What the exercise asks – Print the records below exactly, leaving out nothing.

*** Extracted data

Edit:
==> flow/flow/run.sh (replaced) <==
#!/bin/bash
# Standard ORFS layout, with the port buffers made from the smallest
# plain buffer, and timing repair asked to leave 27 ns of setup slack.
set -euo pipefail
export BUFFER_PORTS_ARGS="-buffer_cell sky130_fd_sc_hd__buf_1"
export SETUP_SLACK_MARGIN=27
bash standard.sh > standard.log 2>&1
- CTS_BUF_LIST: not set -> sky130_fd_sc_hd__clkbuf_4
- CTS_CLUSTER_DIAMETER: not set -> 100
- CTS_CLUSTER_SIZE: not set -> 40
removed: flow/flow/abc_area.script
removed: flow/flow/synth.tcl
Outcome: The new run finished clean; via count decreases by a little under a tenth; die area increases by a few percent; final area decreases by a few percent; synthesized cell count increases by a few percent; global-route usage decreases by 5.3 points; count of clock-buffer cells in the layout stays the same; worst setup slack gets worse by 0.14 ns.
What follows belongs to an exercise in optimizing a design on an open flow for small area; a production flow would make more cautious choices.
The RTL was checked by simulation tests, not by an equivalence proof against the original design.
No run shown here takes its clock network from TritonCTS; it comes from the design's own scripts or RTL.
No driver is modelled on the clock port, so clock power and skew are understated where the tree is cut down; a real chip needs a root buffer or a tree.
Power and IR drop assume default switching activity.

<file path="flow/config.mk">
export PLATFORM = sky130hd
export DESIGN_NAME = pdl
export DESIGN_NICKNAME = pdl
export VERILOG_FILES = /design/flow/design.v
export SDC_FILE = /design/flow/constraint.sdc
export NUM_CORES = 4
export LEC_CHECK = 0
export CAP_MARGIN = 20
export CORE_MARGIN = 2
export CORE_UTILIZATION = 70
export PLACE_DENSITY = 0.92
export SLEW_MARGIN = 20
export SYNTH_NETLIST_FILES = /design/flow/flow/pdl_netlist.v
export BUFFER_PORTS_ARGS = -buffer_cell sky130_fd_sc_hd__buf_1
export POST_CTS_TCL = /design/flow/flow/post_cts.tcl
</file>
<file path="flow/constraint.sdc">
create_clock -name core_clock -period 10.0 [get_ports {clk}]
set_input_delay 2.0000 -clock core_clock [delete_from_list [all_inputs] [get_ports {clk}]]
set_output_delay 2.0000 -clock core_clock [all_outputs]
set_load 0.01 [all_outputs]
</file>
<file path="flow/design.v">
module pdl
#(
          parameter N = 20,
          parameter OUT_NUM = 8
)
(
      input [N-1:0] wb,
      input [N-1:0] dl,
      input clk,
      input reset,
      input trigger,
      output reg delay_out
);
 localparam [N-1:0] MASK = {(N+1)/2{2'b10}};
 reg s1, s2;                 
 reg in_dly, in_wid;         
 reg load;                   
 reg [N-1:0] cq;             
 reg [N-1:0] tgt;            
 wire [N-1:0] cnt   = cq ^ MASK;
 wire         match = (cnt == tgt);
 wire         idle  = ~(in_dly | in_wid);
 wire         trig  = idle & s1 & ~s2;           
 wire [N-1:0] cnt_next = load ? {N{1'b0}} : cnt + 1'b1;
 wire [N-1:0] sum   = dl + (wb & {N{in_dly}});   
 always @(posedge clk) begin
     s1 <= trigger;
     s2 <= s1;
     delay_out <= in_wid & reset;
     cq <= cnt_next ^ MASK;
     if (trig | (in_dly & match))
         tgt <= sum;
     in_dly <= reset & (trig | (in_dly & ~match));
     in_wid <= reset & ((in_dly & match) | (in_wid & ~match));
     load   <= ~reset | trig | (idle & load);
 end
endmodule
</file>
Background: an optimization exercise with open tools, aiming at small area and a short achievable clock period. Do not read the settings as production practice. In this exercise RTL edits were held to simulation tests only and were not proved equivalent to the original.

## run B
## output_conversion
module output_conversion (
    input  wire        clk,
    input  wire        reset_n,
    input  wire signed [15:0] sample_L,
    input  wire               valid_L,
    input  wire signed [15:0] sample_R,
    input  wire               valid_R,
    input  wire [7:0]  volume,
    input  wire        mute,
    output wire signed [15:0] out_L,
    output wire signed [15:0] out_R,
    output reg               valid_out
);
clock: 8.0 ns
lec_check: 0
cap_margin: 20
core_margin: 2
core_utilization: 40
setup_slack_margin: 4.3
slew_margin: 20
synth_hierarchical: 1
synth_minimum_keep_size: 300
run.sh (not shown) runs the stock make flow with config.mk's settings and CLKGATE_MAP_FILE= SYNTH_SCRIPT=/design/flow/synth_recipe.tcl, a recipe that flattens the netlist after the stock synthesis.
Run B ended with every stage complete and zero timing, DRC or antenna violations.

******

Answer to this problem –
Edit:
==> flow/flow/run.sh (replaced) <==
#!/bin/bash
# Standard ORFS layout, with the port buffers made from the smallest
# plain buffer, and timing repair asked to leave 27 ns of setup slack.
set -euo pipefail
export BUFFER_PORTS_ARGS="-buffer_cell sky130_fd_sc_hd__buf_1"
export SETUP_SLACK_MARGIN=27
bash standard.sh > standard.log 2>&1
- CTS_BUF_LIST: not set -> sky130_fd_sc_hd__clkbuf_4
- CTS_CLUSTER_DIAMETER: not set -> 100
- CTS_CLUSTER_SIZE: not set -> 40
removed: flow/flow/abc_area.script
removed: flow/flow/synth.tcl
Outcome: The new run finished clean; via count decreases by a little under a tenth; die area increases by a few percent; final area decreases by a few percent; synthesized cell count increases by a few percent; global-route usage decreases by 5.3 points; count of clock-buffer cells in the layout stays the same; worst setup slack gets worse by 0.14 ns.
What follows belongs to an exercise in optimizing a design on an open flow for small area; a production flow would make more cautious choices.
The RTL was checked by simulation tests, not by an equivalence proof against the original design.
No run shown here takes its clock network from TritonCTS; it comes from the design's own scripts or RTL.
No driver is modelled on the clock port, so clock power and skew are understated where the tree is cut down; a real chip needs a root buffer or a tree.
Power and IR drop assume default switching activity.

<file path="flow/config.mk">
export PLATFORM = sky130hd
export DESIGN_NAME = pdl
export DESIGN_NICKNAME = pdl
export VERILOG_FILES = /design/flow/design.v
export SDC_FILE = /design/flow/constraint.sdc
export NUM_CORES = 4
export LEC_CHECK = 0
export CAP_MARGIN = 20
export CORE_MARGIN = 2
export CORE_UTILIZATION = 70
export PLACE_DENSITY = 0.92
export SLEW_MARGIN = 20
export SYNTH_NETLIST_FILES = /design/flow/flow/pdl_netlist.v
export BUFFER_PORTS_ARGS = -buffer_cell sky130_fd_sc_hd__buf_1
export POST_CTS_TCL = /design/flow/flow/post_cts.tcl
</file>
<file path="flow/constraint.sdc">
create_clock -name core_clock -period 10.0 [get_ports {clk}]
set_input_delay 2.0000 -clock core_clock [delete_from_list [all_inputs] [get_ports {clk}]]
set_output_delay 2.0000 -clock core_clock [all_outputs]
set_load 0.01 [all_outputs]
</file>
<file path="flow/design.v">
module pdl
#(
          parameter N = 20,
          parameter OUT_NUM = 8
)
(
      input [N-1:0] wb,
      input [N-1:0] dl,
      input clk,
      input reset,
      input trigger,
      output reg delay_out
);
 localparam [N-1:0] MASK = {(N+1)/2{2'b10}};
 reg s1, s2;                 
 reg in_dly, in_wid;         
 reg load;                   
 reg [N-1:0] cq;             
 reg [N-1:0] tgt;            
 wire [N-1:0] cnt   = cq ^ MASK;
 wire         match = (cnt == tgt);
 wire         idle  = ~(in_dly | in_wid);
 wire         trig  = idle & s1 & ~s2;           
 wire [N-1:0] cnt_next = load ? {N{1'b0}} : cnt + 1'b1;
 wire [N-1:0] sum   = dl + (wb & {N{in_dly}});   
 always @(posedge clk) begin
     s1 <= trigger;
     s2 <= s1;
     delay_out <= in_wid & reset;
     cq <= cnt_next ^ MASK;
     if (trig | (in_dly & match))
         tgt <= sum;
     in_dly <= reset & (trig | (in_dly & ~match));
     in_wid <= reset & ((in_dly & match) | (in_wid & ~match));
     load   <= ~reset | trig | (idle & load);
 end
endmodule
</file>
Background: an optimization exercise with open tools, aiming at small area and a short achievable clock period. Do not read the settings as production practice. In this exercise RTL edits were held to simulation tests only and were not proved equivalent to the original.

## run B
## output_conversion
module output_conversion (
    input  wire        clk,
    input  wire        reset_n,
    input  wire signed [15:0] sample_L,
    input  wire               valid_L,
    input  wire signed [15:0] sample_R,
    input  wire               valid_R,
    input  wire [7:0]  volume,
    input  wire        mute,
    output wire signed [15:0] out_L,
    output wire signed [15:0] out_R,
    output reg               valid_out
);
clock: 8.0 ns
lec_check: 0
cap_margin: 20
core_margin: 2
core_utilization: 40
setup_slack_margin: 4.3
slew_margin: 20
synth_hierarchical: 1
synth_minimum_keep_size: 300
run.sh (not shown) runs the stock make flow with config.mk's settings and CLKGATE_MAP_FILE= SYNTH_SCRIPT=/design/flow/synth_recipe.tcl, a recipe that flattens the netlist after the stock synthesis.
Run B ended with every stage complete and zero timing, DRC or antenna violations.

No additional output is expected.